----- INPUT -----

`config.mk`:
```
export PLATFORM = sky130hd
export DESIGN_NAME = uart_rx_framed
export DESIGN_NICKNAME = d
export VERILOG_FILES = /design/src/rtl/uart_rx_framed.sv
export SDC_FILE = /design/constraint.sdc
export NUM_CORES = 1
export LEC_CHECK = 0
export BUFFER_PORTS_ARGS = -buffer_cell sky130_fd_sc_hd__buf_4
export CORE_MARGIN = 2
export CORE_UTILIZATION = 43
export CTS_CLUSTER_DIAMETER = 200
export DETAILED_ROUTE_END_ITERATION = 8
export GPL_ROUTABILITY_DRIVEN = 1
export GPL_TIMING_DRIVEN = 0
export SKIP_LAST_GASP = 1
export SYNTH_ARGS = -nofsm -noshare
export SYNTH_HDL_FRONTEND = slang
export SYNTH_SLANG_ARGS = --single-unit
```
`constraint.sdc`:
```
create_clock -name clk -period 2.1 [get_ports clk]
set_input_delay 0.21 -clock clk [delete_from_list [all_inputs] [get_ports clk]]
set_output_delay 0.21 -clock clk [all_outputs]
set_load 0.01 [all_outputs]
```
`src/rtl/uart_rx_framed.sv`:
```
// Oversampled UART receiver: start-edge detect, mid-bit sampling, optional parity,
// 1-2 stop bits, with registered data_valid / framing_error / break_detect pulses.
module uart_rx_framed #(
  parameter int DataBits   = 8,
  parameter int Oversample = 16,
  parameter int ParityMode = 0,
  parameter int StopBits   = 1
) (
  input  logic                clk,
  input  logic                rst_n,
  input  logic                sample_trigger,
  input  logic                raw_data,
  output logic [DataBits-1:0] data,
  output logic                data_valid,
  output logic                parity_error,
  output logic                framing_error,
  output logic                break_detect
);

  if (DataBits < 5 || DataBits > 9) begin : g_bad_databits
    $error("uart_rx_framed: DataBits must be 5..9");
  end
  if (Oversample < 4 || Oversample > 64 || (Oversample % 2) != 0) begin : g_bad_oversample
    $error("uart_rx_framed: Oversample must be even and 4..64");
  end
  if (ParityMode < 0 || ParityMode > 2) begin : g_bad_parity
    $error("uart_rx_framed: ParityMode must be 0, 1 or 2");
  end
  if (StopBits < 1 || StopBits > 2) begin : g_bad_stop
    $error("uart_rx_framed: StopBits must be 1 or 2");
  end

  localparam int CW = $clog2(Oversample);

  typedef enum logic [2:0] {IDLE, START, DATA, PARITY, STOP, WAIT_IDLE} state_t;

  state_t              state_q, state_d;
  logic [CW-1:0]       cnt_q, cnt_d;
  logic [3:0]          bit_q, bit_d;
  logic [DataBits-1:0] shift_q, shift_d;
  logic [DataBits-1:0] data_d;
  logic                prev_q, prev_d;
  logic                perr_q, perr_d;
  logic                bad_q, bad_d;
  logic                one_q, one_d;
  logic                dv_d, pe_d, fe_d, bd_d;
  logic                mid;

  // mid: this trigger lands exactly one bit period after the previous mid-bit sample
  assign mid = (cnt_q == CW'(Oversample - 1));

  always_comb begin
    state_d = state_q;
    cnt_d   = cnt_q;
    bit_d   = bit_q;
    shift_d = shift_q;
    prev_d  = prev_q;
    perr_d  = perr_q;
    bad_d   = bad_q;
    one_d   = one_q;
    data_d  = data;
    dv_d    = 1'b0;
    pe_d    = 1'b0;
    fe_d    = 1'b0;
    bd_d    = 1'b0;
    if (sample_trigger) begin
      prev_d = raw_data;
      case (state_q)
        IDLE: begin
          if (prev_q && !raw_data) begin
            state_d = START;
            cnt_d   = '0;
          end
        end
        START: begin
          if (cnt_q == CW'(Oversample / 2 - 1)) begin
            cnt_d = '0;
            if (raw_data) begin
              state_d = IDLE;
            end else begin
              state_d = DATA;
              bit_d   = '0;
              perr_d  = 1'b0;
              bad_d   = 1'b0;
              one_d   = 1'b0;
            end
          end else begin
            cnt_d = cnt_q + CW'(1);
          end
        end
        DATA: begin
          if (mid) begin
            cnt_d   = '0;
            shift_d = {raw_data, shift_q[DataBits-1:1]};
            one_d   = one_q | raw_data;
            if (bit_q == 4'(DataBits - 1)) begin
              bit_d   = '0;
              state_d = (ParityMode == 0) ? STOP : PARITY;
            end else begin
              bit_d = bit_q + 4'd1;
            end
          end else begin
            cnt_d = cnt_q + CW'(1);
          end
        end
        PARITY: begin
          if (mid) begin
            cnt_d   = '0;
            one_d   = one_q | raw_data;
            // odd mode flips the expected XOR from 0 to 1
            perr_d  = (^shift_q) ^ raw_data ^ (ParityMode == 2);
            state_d = STOP;
          end else begin
            cnt_d = cnt_q + CW'(1);
          end
        end
        STOP: begin
          if (mid) begin
            cnt_d = '0;
            one_d = one_q | raw_data;
            if (bit_q == 4'(StopBits - 1)) begin
              bit_d = '0;
              if (!bad_q && raw_data) begin
                data_d  = shift_q;
                dv_d    = 1'b1;
                pe_d    = perr_q;
                state_d = IDLE;
              end else if (one_q || raw_data) begin
                fe_d    = 1'b1;
                state_d = IDLE;
              end else begin
                bd_d    = 1'b1;
                state_d = WAIT_IDLE;
              end
            end else begin
              bad_d = bad_q | ~raw_data;
              bit_d = bit_q + 4'd1;
            end
          end else begin
            cnt_d = cnt_q + CW'(1);
          end
        end
        WAIT_IDLE: begin
          if (raw_data) state_d = IDLE;
        end
        default: state_d = IDLE;
      endcase
    end
  end

  // prev_q resets to 0 so a line held low through reset is not taken as a start bit
  always_ff @(posedge clk or negedge rst_n) begin
    if (!rst_n) begin
      state_q       <= IDLE;
      cnt_q         <= '0;
      bit_q         <= '0;
      shift_q       <= '0;
      prev_q        <= 1'b0;
      perr_q        <= 1'b0;
      bad_q         <= 1'b0;
      one_q         <= 1'b0;
      data          <= '0;
      data_valid    <= 1'b0;
      parity_error  <= 1'b0;
      framing_error <= 1'b0;
      break_detect  <= 1'b0;
    end else begin
      state_q       <= state_d;
      cnt_q         <= cnt_d;
      bit_q         <= bit_d;
      shift_q       <= shift_d;
      prev_q        <= prev_d;
      perr_q        <= perr_d;
      bad_q         <= bad_d;
      one_q         <= one_d;
      data          <= data_d;
      data_valid    <= dv_d;
      parity_error  <= pe_d;
      framing_error <= fe_d;
      break_detect  <= bd_d;
    end
  end

endmodule

```
==> impl_metrics.yaml <==
outcome:
  status: "completed"
clock_network:
  tritoncts: "yes"
  cts_buffers: 5
  clock_latency_ns: 0.28
  htreeDepth: 2
  clk_path_buf_depth: 2
  cts_sinks: 35
  cts_root_buf: "clkbuf_8"
  path_clk_slew_ns: 0.07
drt:
  post_drt_wl_per_cell_um: 14.3
  vias_per_cell: 5.34
  drc_errors: 0
  drtAntennaViolNets: 0
  dr.pass1.iters: 4
  first_iter_violations: 58
  dr_total_vias: 1276
  wirelength_mm: 3.42
sta:
  setup_viol: 0
  layout_worst_path_cycle_share_pct: 97.5
  max_slew_margin_pct: 70.6
  fin_hold_ws_ns: 0.230
  worstMarginPinSlew_ns: 0.442
  hold_viol: 0
  fmax_mhz: 488
  slew_viol_final: 0
  setup_ws_ns: 0.0516
  min_period_ns: 2.05
  fin_tns_setup_ns: 0
  rsz0062_at_grt: "true"
  fin_skew_ns: 0.00408
grt:
  grt_pass1_vias: 1222
  overflow: 0
  grt.busiest_layer: "met2"
  met3_usage_pct: 4.55
  grt_max_degree: 36
  antenna_found_initial: 0
  use_met2_pct: 25.2
  grtUsageMet1_pct: 21.0
  grt.total_usage_pct: 16.1
  grt_pass1_wl_mm: 5.51
power_and_ir_drop:
  finalPower_uw: 1750
  switching_share_pct: 33.5
  intPower_uw: 1160
  combPwrFrac_pct: 29.9
  switchingPower_uw: 587
  ir_drop_v: 0.000414
  pwr-share-clk_pct: 26.8
  p_per_area_nw_per_um2: 824
  sequentialPowerShare_pct: 43.3
  leakage_uw: 0.00102
final_layout:
  syn_to_final_growth_pct: 18.0
  n_antenna_cell: 0
  seqCellArea_um2: 876
  fin_util_pct: 53.1
  layout-drive-gt1-share_pct: 30.7
  nNetsFinal: 195
  num-fill-cells: 365
  multi_input_area_um2: 876
synth:
  synth_commonest_cells: "35 x dfrtp_1, 11 x nand2_1, 9 x mux2_2, 9 x o21ai_0"
  synth_cells: 161
  ys.flop_type: "dfrtp_1"
  synth_fp_nets: 168
  synth.most_common_cell: "dfrtp_1"
  synth_edf_count: 0
  avgSynthCellArea_um2: 11.2
  async_reset_ff_share_pct: 100
  ys_types: 45
  synth_top_area_share_pct: 48.7
  syn_area_um2: 1800
  netlist_top_cells_area: "dfrtp_1 49%, mux2_4 6.7%, mux2_2 5.6%, xnor2_1 3.9%, o21ai_0 2.5%"
  yosysSeqAreaShare_pct: 48.7
  ys_seq_elements: 35
  ys.warnings.count: 0
  yosysTopAreaCell: "dfrtp_1"
worst_setup_path:
  arrival_ns: 2.22
  critPathKind: "reg -> reg"
  cp-end-kind: "flip-flop"
  cp-start-kind: "flip-flop"
  cp_max_fo: 9
  cp.required_ns: 2.27
floorplanning:
  die_h_um: 68.7
  die_x_um: 68.7
  initial_core_util_pct: 45.0
  dieArea_um2: 4720
  io_pins: 16
  coreArea_um2: 4000
  rows: 23
placed_design:
  post-place-ws_ns: -0.0551
  place.gp.congestion: 0.845
  io_buffer_count: 15
  dp_hpwl_mm: 2.40
worst_hold_path:
  hold_path.class: "in -> reg"
run:
  max_cap_violations: 0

-----

■ **ABOUT THIS EXERCISE**:
Every line of the data above that includes "parameter" should be listed.

■ **ANSWER AREA**:
  parameter int DataBits   = 8,
  parameter int Oversample = 16,
  parameter int ParityMode = 0,
  parameter int StopBits   = 1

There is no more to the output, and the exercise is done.